I call Curt Siodmak's Curucu an adventure movie and not a monster movie for a reason, for while there are a couple of scenes concerning the titular monster, the film spends most of its time not on the tropes of bad monster movies but rather those of bad adventure movies. The monster will turn out to actually be a man in costume, anyway, which at least excuses how bad that thing looks, but even if it didn’t, this would still be much more of a film about actors reacting to archive footage of animals than one about monsters. And certainly more than about actual adventure, as well, for even though this was actually shot in Brazil, Siodmak seems to go out of his way to not use this opportunity for anything but two or three scenes that really make use of the landscape. Otherwise, this might as well have been shot on a soundstage in California; in fact, Siodmak (who really could do much better) shoots the whole affair as if it were.

On the narrative level, this is a talky mess in which very little of interest happens, and the best bits – like an actual dramatic climax – seem to happen off-screen.

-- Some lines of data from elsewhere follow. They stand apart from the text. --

## src/rtl/multisim_server_pull_multi.sv

```systemverilog
// Multi-channel buffered pull server.
// Each channel owns a DEPTH-entry prefetch FIFO with a valid/ready head.
// A round-robin scheduler issues at most one server poll per clock.
// An exponential idle backoff throttles polling of channels whose server is empty.
// The server boundary is exposed as ports rather than DPI calls:
//   - server_name_set stands for "server name is non-empty".
//   - start_vld/start_ch replace the per-channel start call.
//   - poll_vld/poll_ch/poll_hit/poll_data replace the packed get-data call.
//     The response is same-cycle, like a function return.
module multisim_server_pull_multi #(
   parameter int NUM_CHANNELS       = 4,
   parameter int DATA_WIDTH         = 64,
   parameter int DEPTH              = 4,
   parameter int DELAY_ACTIVE       = 0,
   parameter int DELAY_INACTIVE_MIN = 1,
   parameter int DELAY_INACTIVE_MAX = 8,
   localparam int CW = (NUM_CHANNELS > 1) ? $clog2(NUM_CHANNELS) : 1,
   localparam int LW = $clog2(DEPTH + 1)
) (
   input  logic                               clk,
   input  logic                               rst_n,
   input  logic                               server_name_set,
   output logic                               start_vld,
   output logic [CW-1:0]                      start_ch,
   output logic                               poll_vld,
   output logic [CW-1:0]                      poll_ch,
   input  logic                               poll_hit,
   input  logic [DATA_WIDTH-1:0]              poll_data,
   input  logic [NUM_CHANNELS-1:0]            data_rdy,
   output logic [NUM_CHANNELS-1:0]            data_vld,
   output logic [NUM_CHANNELS*DATA_WIDTH-1:0] data,
   output logic [NUM_CHANNELS*LW-1:0]         fill_level,
   output logic                               all_idle
);

   localparam int PW    = $clog2(DEPTH);
   localparam int MAXD0 = (DELAY_INACTIVE_MAX > DELAY_INACTIVE_MIN) ? DELAY_INACTIVE_MAX
                                                                    : DELAY_INACTIVE_MIN;
   localparam int MAXD  = (DELAY_ACTIVE > MAXD0) ? DELAY_ACTIVE : MAXD0;
   localparam int BW    = (MAXD < 1) ? 1 : $clog2(MAXD + 1);

   logic                    started_q, started_d;
   logic [CW-1:0]           start_idx_q, start_idx_d;
   logic [CW-1:0]           rr_q, rr_d;
   logic [NUM_CHANNELS-1:0] elig;
   logic [NUM_CHANNELS-1:0] pop;
   logic [NUM_CHANNELS-1:0] busy;

   // Start every channel's server once, in index order, once a name is present.
   always_comb begin
      start_vld   = server_name_set && !started_q;
      start_ch    = start_idx_q;
      start_idx_d = start_idx_q;
      started_d   = started_q;
      if (!server_name_set) begin
         start_idx_d = '0;
         started_d   = 1'b0;
      end else if (!started_q) begin
         if (start_idx_q == CW'(NUM_CHANNELS - 1)) begin
            start_idx_d = '0;
            started_d   = 1'b1;
         end else begin
            start_idx_d = start_idx_q + 1'b1;
         end
      end
   end

   // Start state deliberately ignores rst_n: a reset must not restart the servers.
   always_ff @(posedge clk) begin
      started_q   <= started_d;
      start_idx_q <= start_idx_d;
   end

   // Round-robin pick: the first eligible channel at or after rr_q, wrapping.
   always_comb begin
      int  idx;
      logic found;
      logic [CW-1:0] sel;
      found = 1'b0;
      sel   = '0;
      idx   = 0;
      for (int k = 0; k < NUM_CHANNELS; k++) begin
         idx = int'(rr_q) + k;
         if (idx >= NUM_CHANNELS) idx = idx - NUM_CHANNELS;
         if (!found && elig[idx[CW-1:0]]) begin
            found = 1'b1;
            sel   = idx[CW-1:0];
         end
      end
      poll_vld = found;
      poll_ch  = sel;
      if (!found)
         rr_d = rr_q;
      else if (sel == CW'(NUM_CHANNELS - 1))
         rr_d = '0;
      else
         rr_d = sel + 1'b1;
   end

   // Round-robin pointer register.
   always_ff @(posedge clk or negedge rst_n) begin
      if (!rst_n) rr_q <= '0;
      else        rr_q <= rr_d;
   end

   assign all_idle = ~|busy;

   for (genvar gi = 0; gi < NUM_CHANNELS; gi++) begin : g_ch
      logic [BW-1:0]         bo_q, bo_d;
      logic [BW-1:0]         dly_q, dly_d;
      logic [PW-1:0]         wr_q, wr_d;
      logic [PW-1:0]         rd_q, rd_d;
      logic [LW-1:0]         cnt_q, cnt_d;
      logic [DATA_WIDTH-1:0] mem_q [DEPTH];
      logic                  sel_me;
      logic                  push;
      int                    next_dly;

      assign sel_me   = poll_vld && (poll_ch == CW'(gi));
      assign push     = sel_me && poll_hit;
      assign pop[gi]  = (cnt_q != '0) && data_rdy[gi];
      // A full FIFO stays eligible when its head leaves this same cycle.
      assign elig[gi] = rst_n && started_q && (bo_q == '0) &&
                        ((cnt_q < LW'(DEPTH)) || pop[gi]);
      assign busy[gi] = (cnt_q != '0) || (started_q && (bo_q == '0));

      assign data_vld[gi]                          = (cnt_q != '0);
      assign data[gi*DATA_WIDTH +: DATA_WIDTH]     = (cnt_q != '0) ? mem_q[rd_q] : '0;
      assign fill_level[gi*LW +: LW]               = cnt_q;

      // Backoff and FIFO pointer next-state.
      always_comb begin
         next_dly = 2 * int'(dly_q);
         if (next_dly < DELAY_INACTIVE_MIN) next_dly = DELAY_INACTIVE_MIN;
         if (next_dly > DELAY_INACTIVE_MAX) next_dly = DELAY_INACTIVE_MAX;
         bo_d  = bo_q;
         dly_d = dly_q;
         if (sel_me) begin
            if (poll_hit) begin
               bo_d  = BW'(DELAY_ACTIVE);
               dly_d = '0;
            end else begin
               bo_d  = BW'(next_dly);
               dly_d = BW'(next_dly);
            end
         end else if (bo_q != '0) begin
            bo_d = bo_q - 1'b1;
         end
         wr_d  = push    ? wr_q + 1'b1 : wr_q;
         rd_d  = pop[gi] ? rd_q + 1'b1 : rd_q;
         cnt_d = cnt_q;
         if (push && !pop[gi])      cnt_d = cnt_q + 1'b1;
         else if (!push && pop[gi]) cnt_d = cnt_q - 1'b1;
      end

      // Channel control state; reset discards anything still buffered.
      always_ff @(posedge clk or negedge rst_n) begin
         if (!rst_n) begin
            bo_q  <= '0;
            dly_q <= '0;
            wr_q  <= '0;
            rd_q  <= '0;
            cnt_q <= '0;
         end else begin
            bo_q  <= bo_d;
            dly_q <= dly_d;
            wr_q  <= wr_d;
            rd_q  <= rd_d;
            cnt_q <= cnt_d;
         end
      end

      // Payload storage; occupancy alone decides what is valid.
      always_ff @(posedge clk) begin
         if (push) mem_q[wr_q] <= poll_data;
      end
   end

endmodule

```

The film’s racial and social politics are dubious, though not interesting enough to go into them in detail, its plot plods along slowly, and there’s only a sense of adventure if you’re deeply into scenes of actors being threatened by small animals that are never on screen with them at the same time.

So there’s very little at all to recommend Curucu to anyone but the colonialist adventure movie or Beverly Garland completists among us.